··· RECORD EXCERPTS ···
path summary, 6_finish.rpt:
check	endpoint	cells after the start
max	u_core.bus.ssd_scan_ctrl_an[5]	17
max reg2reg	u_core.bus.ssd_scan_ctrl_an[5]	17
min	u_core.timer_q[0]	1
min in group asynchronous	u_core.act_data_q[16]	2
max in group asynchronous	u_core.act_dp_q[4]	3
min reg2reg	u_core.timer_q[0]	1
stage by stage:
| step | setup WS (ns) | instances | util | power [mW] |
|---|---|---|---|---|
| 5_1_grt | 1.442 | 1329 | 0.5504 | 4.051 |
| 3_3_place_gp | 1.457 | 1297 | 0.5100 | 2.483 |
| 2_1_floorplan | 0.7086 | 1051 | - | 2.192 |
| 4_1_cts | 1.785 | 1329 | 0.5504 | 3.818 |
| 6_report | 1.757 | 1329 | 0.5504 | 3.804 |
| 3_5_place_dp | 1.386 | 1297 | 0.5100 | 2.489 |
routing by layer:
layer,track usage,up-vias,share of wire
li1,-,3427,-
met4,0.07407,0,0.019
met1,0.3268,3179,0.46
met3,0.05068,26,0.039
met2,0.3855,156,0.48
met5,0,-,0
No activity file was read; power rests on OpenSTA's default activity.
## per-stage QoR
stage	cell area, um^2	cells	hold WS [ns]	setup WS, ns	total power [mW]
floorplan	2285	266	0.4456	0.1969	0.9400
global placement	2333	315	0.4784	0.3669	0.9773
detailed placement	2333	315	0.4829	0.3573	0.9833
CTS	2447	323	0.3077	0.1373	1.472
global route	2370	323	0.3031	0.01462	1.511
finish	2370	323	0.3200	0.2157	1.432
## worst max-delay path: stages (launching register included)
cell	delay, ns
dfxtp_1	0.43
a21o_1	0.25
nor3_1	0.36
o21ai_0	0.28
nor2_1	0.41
File: config.mk
export PLATFORM = sky130hd
export DESIGN_NAME = procyon_ifq
export DESIGN_NICKNAME = d
export VERILOG_FILES = /design/src/rtl/procyon_ifq.sv
export SDC_FILE = /design/constraint.sdc
export NUM_CORES = 1
export LEC_CHECK = 0
export ABC_AREA = 0
export CAP_MARGIN = 20
export CORE_AREA = 2 2 195 197
export CTS_CLUSTER_SIZE = 28
export DETAILED_ROUTE_END_ITERATION = 8
export DIE_AREA = 0 0 197 199
export PLACE_DENSITY = 0.71
export RECOVER_POWER = 100
export REMOVE_ABC_BUFFERS = 1
export SLEW_MARGIN = 15
export SYNTH_ARGS = -nofsm -noshare
export SYNTH_HDL_FRONTEND = slang
export SYNTH_SLANG_ARGS = --single-unit
File: constraint.sdc
create_clock -name clk -period 2.6 [get_ports clk]
set_input_delay 0.39 -clock clk [delete_from_list [all_inputs] [get_ports clk]]
set_output_delay 0.39 -clock clk [all_outputs]
set_load 0.1 [all_outputs]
···
→ **TASK REQUIREMENTS**
Your answer should consist of copies of the lines above that include the string "layer".

→ **RESULT OF THE EXERCISE**
routing by layer:
layer,track usage,up-vias,share of wire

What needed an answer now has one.